Para examinar a influência do knockdown PPAR δ na sensibilidade quimioterapêutico, que trataram os ratos nu com bevacizumab. Após o tratamento, o crescimento do tumor, bem como a proliferação de células foi retardado e, obviamente, a apoptose foi aumentada em ambos os grupos, ao passo que o grupo de PPAR-δ silenciada mostraram ainda maiores capacidades de crescimento do tumor e a proliferação de células do que o grupo de PPAR-δ normal. Esta constatação demonstra que o PPAR δ knockdown reduz a sensibilidade do cancro do cólon ao bevacizumab, subjacente, que pode ser o aumento da proliferação e diferenciação de tumores diminuir. Isto também implica que, via VEGF mediada não é o único mecanismo por meio do qual o PPAR δ regula o crescimento do tumor. Para o nosso conhecimento, esta é a primeira vez para relatar o efeito da PPAR δ na quimio-sensibilidade de cancro do cólon. Isso implica que, o cancro do cólon com a expressão normal ou alta de PPAR δ pode ter uma melhor resposta ao bevacizumab do que aqueles com baixa expressão de PPAR δ. Portanto, o nível de PPAR δ expressão pode ser um potencial preditor eficácia de bevacizumab, eo desenvolvimento e aplicação de agente de PPAR δ-agonista pode ser uma maneira eficaz para promover a eficácia de bevacizumab para câncer de cólon.

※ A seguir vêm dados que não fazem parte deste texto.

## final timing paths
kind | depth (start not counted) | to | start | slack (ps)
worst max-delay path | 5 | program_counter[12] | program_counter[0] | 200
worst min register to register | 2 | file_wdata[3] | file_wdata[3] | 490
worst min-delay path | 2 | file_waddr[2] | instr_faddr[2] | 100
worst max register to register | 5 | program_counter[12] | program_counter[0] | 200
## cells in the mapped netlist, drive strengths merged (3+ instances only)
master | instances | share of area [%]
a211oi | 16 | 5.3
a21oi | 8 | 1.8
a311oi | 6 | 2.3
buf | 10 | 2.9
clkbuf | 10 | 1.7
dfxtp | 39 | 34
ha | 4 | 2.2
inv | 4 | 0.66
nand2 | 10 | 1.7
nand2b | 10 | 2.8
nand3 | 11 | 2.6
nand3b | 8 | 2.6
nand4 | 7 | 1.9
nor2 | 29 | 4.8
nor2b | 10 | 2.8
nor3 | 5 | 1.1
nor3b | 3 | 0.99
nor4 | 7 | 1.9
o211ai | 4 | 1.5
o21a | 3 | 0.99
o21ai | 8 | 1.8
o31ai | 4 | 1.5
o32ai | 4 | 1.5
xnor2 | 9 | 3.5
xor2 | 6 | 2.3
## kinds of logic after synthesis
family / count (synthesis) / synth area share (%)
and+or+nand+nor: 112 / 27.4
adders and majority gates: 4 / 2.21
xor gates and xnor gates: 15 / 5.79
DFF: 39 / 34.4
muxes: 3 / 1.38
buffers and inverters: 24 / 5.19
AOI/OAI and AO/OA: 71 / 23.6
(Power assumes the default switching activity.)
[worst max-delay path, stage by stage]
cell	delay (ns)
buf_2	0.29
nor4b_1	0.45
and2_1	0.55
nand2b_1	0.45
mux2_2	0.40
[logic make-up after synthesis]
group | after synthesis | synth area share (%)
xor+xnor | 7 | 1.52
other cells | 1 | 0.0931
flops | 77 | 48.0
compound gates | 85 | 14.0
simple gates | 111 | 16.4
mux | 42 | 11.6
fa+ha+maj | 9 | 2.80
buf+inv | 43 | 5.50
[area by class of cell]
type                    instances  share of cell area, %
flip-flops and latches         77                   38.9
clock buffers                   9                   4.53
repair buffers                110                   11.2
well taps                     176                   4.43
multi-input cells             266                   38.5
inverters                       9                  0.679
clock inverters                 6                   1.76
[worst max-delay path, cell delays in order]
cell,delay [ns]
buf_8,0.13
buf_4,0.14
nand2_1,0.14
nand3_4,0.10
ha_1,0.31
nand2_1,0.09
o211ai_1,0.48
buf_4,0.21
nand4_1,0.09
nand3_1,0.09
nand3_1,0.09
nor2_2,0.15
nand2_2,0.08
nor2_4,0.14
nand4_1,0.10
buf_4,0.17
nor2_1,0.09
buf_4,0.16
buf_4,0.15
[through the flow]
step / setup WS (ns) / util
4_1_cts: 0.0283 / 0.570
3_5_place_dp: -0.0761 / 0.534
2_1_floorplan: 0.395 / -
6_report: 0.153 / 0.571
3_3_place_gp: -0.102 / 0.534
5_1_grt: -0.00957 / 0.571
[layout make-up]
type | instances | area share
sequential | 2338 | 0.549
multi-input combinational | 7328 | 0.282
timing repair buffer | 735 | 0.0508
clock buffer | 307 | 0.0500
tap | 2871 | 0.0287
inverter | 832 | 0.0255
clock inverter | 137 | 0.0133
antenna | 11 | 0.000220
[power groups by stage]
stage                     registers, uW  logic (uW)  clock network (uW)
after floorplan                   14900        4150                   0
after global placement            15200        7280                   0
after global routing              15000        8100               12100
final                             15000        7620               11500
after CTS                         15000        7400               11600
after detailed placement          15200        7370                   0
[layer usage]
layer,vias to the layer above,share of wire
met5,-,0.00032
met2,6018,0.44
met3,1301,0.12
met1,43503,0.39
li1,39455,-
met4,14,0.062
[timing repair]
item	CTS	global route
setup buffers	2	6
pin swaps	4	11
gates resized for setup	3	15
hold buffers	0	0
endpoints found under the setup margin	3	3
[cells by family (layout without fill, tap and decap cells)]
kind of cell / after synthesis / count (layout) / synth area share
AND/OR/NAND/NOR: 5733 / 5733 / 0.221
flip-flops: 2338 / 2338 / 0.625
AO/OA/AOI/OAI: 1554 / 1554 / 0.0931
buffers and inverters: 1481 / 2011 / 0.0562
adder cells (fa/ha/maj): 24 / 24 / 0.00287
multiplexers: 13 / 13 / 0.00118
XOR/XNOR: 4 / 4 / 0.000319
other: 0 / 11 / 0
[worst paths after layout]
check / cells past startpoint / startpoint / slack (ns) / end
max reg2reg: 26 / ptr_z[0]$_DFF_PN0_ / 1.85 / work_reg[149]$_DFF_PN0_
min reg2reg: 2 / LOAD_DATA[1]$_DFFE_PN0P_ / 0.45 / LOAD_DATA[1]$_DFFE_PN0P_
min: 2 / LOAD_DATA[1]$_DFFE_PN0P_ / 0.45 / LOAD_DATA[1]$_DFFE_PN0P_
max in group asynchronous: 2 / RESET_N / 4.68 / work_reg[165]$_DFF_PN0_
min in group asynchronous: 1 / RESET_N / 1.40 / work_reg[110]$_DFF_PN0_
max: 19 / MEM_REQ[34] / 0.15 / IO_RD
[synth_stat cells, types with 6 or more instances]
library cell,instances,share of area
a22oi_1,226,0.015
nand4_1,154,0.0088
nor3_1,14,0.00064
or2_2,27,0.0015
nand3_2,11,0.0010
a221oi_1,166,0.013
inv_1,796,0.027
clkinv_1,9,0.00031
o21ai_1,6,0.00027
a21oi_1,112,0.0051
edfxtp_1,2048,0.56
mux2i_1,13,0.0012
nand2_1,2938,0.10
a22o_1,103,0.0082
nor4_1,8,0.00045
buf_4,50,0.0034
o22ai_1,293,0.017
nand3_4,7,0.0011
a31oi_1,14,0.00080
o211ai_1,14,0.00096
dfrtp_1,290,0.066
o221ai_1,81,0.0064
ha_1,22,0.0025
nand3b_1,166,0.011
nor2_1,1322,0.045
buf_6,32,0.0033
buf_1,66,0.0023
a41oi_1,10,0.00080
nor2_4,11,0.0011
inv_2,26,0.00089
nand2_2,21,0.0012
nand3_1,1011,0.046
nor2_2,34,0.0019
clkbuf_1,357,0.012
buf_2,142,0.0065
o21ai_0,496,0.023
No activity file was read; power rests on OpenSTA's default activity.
<file path="src/include/ettc_pkg.sv">
// shared constants and carrier types of the two-channel 8-bit timer/event counter
// assumes a cpu data-space port with byte and single-bit writes
package ettc_pkg;

  // ----------------------------------------------------------------
  // register addresses
  // ----------------------------------------------------------------
  localparam logic [15:0] ADDR_CLK_SEL_A  = 16'hFF74;
  localparam logic [15:0] ADDR_CLK_SEL_B  = 16'hFF75;
  localparam logic [15:0] ADDR_MODE_A     = 16'hFF77;
  localparam logic [15:0] ADDR_MODE_B     = 16'hFF78;
  localparam logic [15:0] ADDR_COUNT_A    = 16'hFF70;
  localparam logic [15:0] ADDR_COUNT_B    = 16'hFF71;
  localparam logic [15:0] ADDR_MATCH_A    = 16'hFF72;
  localparam logic [15:0] ADDR_MATCH_B    = 16'hFF79;

  // ----------------------------------------------------------------
  // reset values and field layout
  // ----------------------------------------------------------------
  localparam logic [7:0] MODE_RST        = 8'h04;
  localparam logic [7:0] CLK_SEL_RST     = 8'h00;
  localparam logic [7:0] MATCH_RST       = 8'h00;
  localparam logic [7:0] MODE_READ_MASK  = 8'hC3;
  localparam logic [7:0] MODE_STORE_MASK = 8'hCF;
  localparam logic [7:0] CLK_SEL_MASK    = 8'h07;
  localparam int         BIT_CEN         = 7;
  localparam int         BIT_PWM         = 6;
  localparam int         BIT_PRESET      = 3;
  localparam int         BIT_CLEAR       = 2;
  localparam int         BIT_INV         = 1;
  localparam int         BIT_PIN_EN      = 0;

  // ----------------------------------------------------------------
  // clock selector codes and prescaler exponents for codes 2..7
  // ----------------------------------------------------------------
  localparam logic [2:0] SEL_PIN_FALL = 3'h0;
  localparam logic [2:0] SEL_PIN_RISE = 3'h1;
  localparam int         PRE_W        = 12;
  typedef logic [3:0] ettc_exp_t [0:7];
  localparam ettc_exp_t EXP_UNIT_A = '{4'h0, 4'h0, 4'h3, 4'h5, 4'h7, 4'h8, 4'h9, 4'hB};
  localparam ettc_exp_t EXP_UNIT_B = '{4'h0, 4'h0, 4'h4, 4'h6, 4'h7, 4'h8, 4'hA, 4'hC};

  // ----------------------------------------------------------------
  // cpu access carrier
  // ----------------------------------------------------------------
  typedef struct packed {
    logic [15:0] addr;
    logic [7:0]  wdata;
    logic [2:0]  bit_sel;
    logic        wr;
    logic        wr_bit;
    logic        rd;
  } ettc_bus_t;

endpackage

</file>
<file path="src/hdl/ettc_top.sv">
// two-channel 8-bit timer/event counter with compare, pwm and timer output flop
// assumes one 100 MHz clock, cpu accesses one cycle wide, timer pins asynchronous
`timescale 1ns/1ps

module ettc_top #(
  parameter int DATA_W = 8
) (
  input  wire logic              clk,
  input  wire logic              nrst,
  input  wire ettc_pkg::ettc_bus_t bus,
  output logic [7:0]             rdata,
  input  wire logic [1:0]        timer_pin_in,
  input  wire logic [1:0]        port_data,
  input  wire logic [1:0]        port_oe,
  output logic [1:0]             timer_pin_out,
  output logic [1:0]             timer_pin_oe,
  output logic [1:0]             match_irq
);

  // ----------------------------------------------------------------
  // elaboration checks
  // ----------------------------------------------------------------
  if (DATA_W != 8)
  begin : g_bad_width
    $error("counter width must be 8");
  end

  // ----------------------------------------------------------------
  // reset release
  // ----------------------------------------------------------------
  logic [1:0] rst_sync_reg;
  logic       rst_n;

  // release is clocked so no flop leaves reset mid-edge
  always_ff @(posedge clk or negedge nrst)
  begin
    if (!nrst)
      rst_sync_reg <= 2'h0;
    else
      rst_sync_reg <= {rst_sync_reg[0], 1'b1};
  end
  assign rst_n = rst_sync_reg[1];

  // ----------------------------------------------------------------
  // access decode shared by both channels
  // ----------------------------------------------------------------
  logic [7:0] bit_mask;
  logic [7:0] cmd_data;
  logic       any_wr;

  assign any_wr   = bus.wr | bus.wr_bit;
  assign bit_mask = bus.wr_bit ? (8'h01 << bus.bit_sel) : 8'hFF;
  // bit writes carry the bit value in wdata[0]; place it at its position
  assign cmd_data = bus.wr_bit ? ({7'h00, bus.wdata[0]} << bus.bit_sel) : bus.wdata;

  logic [7:0] rd_val [0:1];
  logic [1:0] rd_hit;

  // ----------------------------------------------------------------
  // channels
  // ----------------------------------------------------------------
  for (genvar ch = 0; ch < 2; ch++)
  begin : g_ch
    // prescaler width is declared first, the flops below are sized by it
    localparam int PRE_W_L = ettc_pkg::PRE_W;

    logic [15:0] a_sel;
    logic [15:0] a_mode;
    logic [15:0] a_cnt;
    logic [15:0] a_match;
    logic [7:0]  sel_reg;
    logic [7:0]  mode_reg;
    logic [7:0]  mode_next;
    logic [7:0]  match_reg;
    logic [7:0]  cnt_reg;
    logic [7:0]  cnt_next;
    logic [PRE_W_L-1:0] pre_reg;
    logic [2:0]  pin_sync_reg;
    logic        hold_reg;
    logic        flop_reg;
    logic        pwm_act_reg;
    logic        irq_reg;
    logic        out_reg;
    logic        oe_reg;
    logic        sel_wr;
    logic        mode_wr;
    logic        match_wr;
    logic        cnt_rd;
    logic        cen;
    logic        pwm;
    logic        inv;
    logic [3:0]  expo;
    logic [PRE_W_L-1:0] pre_mask;
    logic        pre_tick;
    logic        pin_rise;
    logic        pin_fall;
    logic        src_tick;
    logic        step_raw;
    logic        step;
    logic        hit;
    logic        ovf;
    logic        do_preset;
    logic        do_clear;
    logic        pin_level;

    assign a_sel   = ch == 0 ? ettc_pkg::ADDR_CLK_SEL_A : ettc_pkg::ADDR_CLK_SEL_B;
    assign a_mode  = ch == 0 ? ettc_pkg::ADDR_MODE_A : ettc_pkg::ADDR_MODE_B;
    assign a_cnt   = ch == 0 ? ettc_pkg::ADDR_COUNT_A : ettc_pkg::ADDR_COUNT_B;
    assign a_match = ch == 0 ? ettc_pkg::ADDR_MATCH_A : ettc_pkg::ADDR_MATCH_B;

    // register strobes
    assign sel_wr   = bus.wr && bus.addr == a_sel;
    assign mode_wr  = any_wr && bus.addr == a_mode;
    assign match_wr = any_wr && bus.addr == a_match;
    assign cnt_rd   = bus.rd && bus.addr == a_cnt;

    // mode fields
    assign cen = mode_reg[ettc_pkg::BIT_CEN];
    assign pwm = mode_reg[ettc_pkg::BIT_PWM];
    assign inv = mode_reg[ettc_pkg::BIT_INV];
    assign mode_next = ((mode_reg & ~bit_mask) | (cmd_data & bit_mask))
                       & ettc_pkg::MODE_STORE_MASK;
    // commands act only on the bits this write actually carries
    assign do_preset = mode_wr && bit_mask[ettc_pkg::BIT_PRESET]
                       && cmd_data[ettc_pkg::BIT_PRESET]
                       && !(bit_mask[ettc_pkg::BIT_CLEAR] && cmd_data[ettc_pkg::BIT_CLEAR]);
    assign do_clear  = mode_wr && bit_mask[ettc_pkg::BIT_CLEAR]
                       && cmd_data[ettc_pkg::BIT_CLEAR]
                       && !(bit_mask[ettc_pkg::BIT_PRESET] && cmd_data[ettc_pkg::BIT_PRESET]);

    // clock source selection
    assign expo     = ch == 0 ? ettc_pkg::EXP_UNIT_A[sel_reg[2:0]]
                              : ettc_pkg::EXP_UNIT_B[sel_reg[2:0]];
    assign pre_mask = PRE_W_L'((1 << expo) - 1);
    assign pre_tick = (pre_reg & pre_mask) == pre_mask;
    assign pin_rise = pin_sync_reg[1] & ~pin_sync_reg[2];
    assign pin_fall = ~pin_sync_reg[1] & pin_sync_reg[2];
    assign src_tick = sel_reg[2:0] == ettc_pkg::SEL_PIN_FALL ? pin_fall :
                      sel_reg[2:0] == ettc_pkg::SEL_PIN_RISE ? pin_rise : pre_tick;
    // a pending step from a read cycle is released next cycle
    assign step_raw = cen && (src_tick || hold_reg);
    assign step     = step_raw && !cnt_rd;

    // compare is always live against the current match value
    assign hit = cnt_reg == match_reg;
    assign ovf = cnt_reg == 8'hFF;
    always_comb
    begin
      cnt_next = cnt_reg;
      if (!cen)
        cnt_next = 8'h00;
      else if (step && !pwm && hit)
        cnt_next = 8'h00;
      else if (step)
        cnt_next = cnt_reg + 8'h01;
    end

    // pwm waveform active level is inverted by the polarity bit
    assign pin_level = pwm ? (pwm_act_reg ^ inv) : flop_reg;

    // synchroniser for the asynchronous pin; stage 0 feeds stage 1 only
    always_ff @(posedge clk or negedge rst_n)
    begin
      if (!rst_n)
        pin_sync_reg <= 3'h0;
      else
        pin_sync_reg <= {pin_sync_reg[1:0], timer_pin_in[ch]};
    end

    // configuration registers
    always_ff @(posedge clk or negedge rst_n)
    begin
      if (!rst_n)
      begin
        sel_reg   <= ettc_pkg::CLK_SEL_RST;
        mode_reg  <= ettc_pkg::MODE_RST;
        match_reg <= ettc_pkg::MATCH_RST;
      end
      else
      begin
        if (sel_wr)
          sel_reg <= bus.wdata & ettc_pkg::CLK_SEL_MASK;
        if (mode_wr)
          mode_reg <= mode_next;
        if (match_wr)
          match_reg <= bus.wr_bit ? ((match_reg & ~bit_mask) | cmd_data) : bus.wdata;
      end
    end

    // prescaler runs only while counting is enabled
    always_ff @(posedge clk or negedge rst_n)
    begin
      if (!rst_n)
        pre_reg <= '0;
      else if (!cen)
        pre_reg <= '0;
      else
        pre_reg <= pre_reg + PRE_W_L'(1);
    end

    // counter and read hold-off
    always_ff @(posedge clk or negedge rst_n)
    begin
      if (!rst_n)
      begin
        cnt_reg  <= 8'h00;
        hold_reg <= 1'b0;
      end
      else
      begin
        cnt_reg  <= cnt_next;
        hold_reg <= step_raw && cnt_rd;
      end
    end

    // match request, one cycle per match outside pwm
    always_ff @(posedge clk or negedge rst_n)
    begin
      if (!rst_n)
        irq_reg <= 1'b0;
      else
        irq_reg <= cen && step && !pwm && hit;
    end

    // output flop: write commands, toggle on match outside pwm while the inv bit is set
    always_ff @(posedge clk or negedge rst_n)
    begin
      if (!rst_n)
        flop_reg <= 1'b0;
      else if (do_preset)
        flop_reg <= 1'b1;
      else if (do_clear)
        flop_reg <= 1'b0;
      else if (step && !pwm && hit && inv)
        flop_reg <= ~flop_reg;
    end

    // pwm phase: active from overflow until match, dropped when stopped
    always_ff @(posedge clk or negedge rst_n)
    begin
      if (!rst_n)
        pwm_act_reg <= 1'b0;
      else if (!cen || !pwm)
        pwm_act_reg <= 1'b0;
      else if (step && ovf)
        pwm_act_reg <= 1'b1;
      else if (step && hit)
        pwm_act_reg <= 1'b0;
    end

    // pin mux; port logic keeps the pin while the timer output is off
    always_ff @(posedge clk or negedge rst_n)
    begin
      if (!rst_n)
      begin
        out_reg <= 1'b0;
        oe_reg  <= 1'b0;
      end
      else if (mode_reg[ettc_pkg::BIT_PIN_EN])
      begin
        out_reg <= pin_level;
        oe_reg  <= 1'b1;
      end
      else
      begin
        out_reg <= port_data[ch];
        oe_reg  <= port_oe[ch];
      end
    end

    // read data for this channel; command bits read back as zero
    assign rd_hit[ch] = bus.addr == a_sel || bus.addr == a_mode
                        || bus.addr == a_cnt || bus.addr == a_match;
    assign rd_val[ch] = bus.addr == a_sel   ? sel_reg :
                        bus.addr == a_mode  ? (mode_reg & ettc_pkg::MODE_READ_MASK) :
                        bus.addr == a_cnt   ? cnt_reg :
                        bus.addr == a_match ? match_reg : 8'h00;

    assign timer_pin_out[ch] = out_reg;
    assign timer_pin_oe[ch]  = oe_reg;
    assign match_irq[ch]     = irq_reg;
  end

  // ----------------------------------------------------------------
  // read port: unmapped addresses read zero
  // ----------------------------------------------------------------
  logic [7:0] rdata_reg;
  logic [7:0] rdata_next;

  assign rdata_next = !bus.rd    ? rdata_reg :
                      rd_hit[0]  ? rd_val[0] :
                      rd_hit[1]  ? rd_val[1] : 8'h00;

  // data stands until the next read
  always_ff @(posedge clk or negedge rst_n)
  begin
    if (!rst_n)
      rdata_reg <= 8'h00;
    else
      rdata_reg <= rdata_next;
  end
  assign rdata = rdata_reg;

endmodule

</file>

conclusão, mostramos aqui que o PPAR δ knockdown promove o crescimento do cancro do cólon, induzindo menos diferenciação e acelerar a proliferação das células, bem como a expressão de VEGF, enquanto não tem qualquer efeito na apoptose, independentemente do tratamento bevacizumab. a activação pelo ligando de PPAR δ diminui a expressão de VEGF em células de cancro do cólon. Estes resultados indicam que, PPAR δ pode inibir o crescimento do tumor por indução de diferenciação, atenuando a proliferação celular e na angiogénese mediada por VEGF na patogénese do cancro do cólon, e facilitar a sensibilidade do tumor para o bevacizumab. Estes resultados suportam a razão para o desenvolvimento de agonistas de PPAR δ para a prevenção e /ou tratamento de câncer de cólon.

Reconhecimentos

Agradecemos Prof. I.J. Fidler (Cancer Center Anderson, Houston, TX) para a oferta de linha de células KM12C.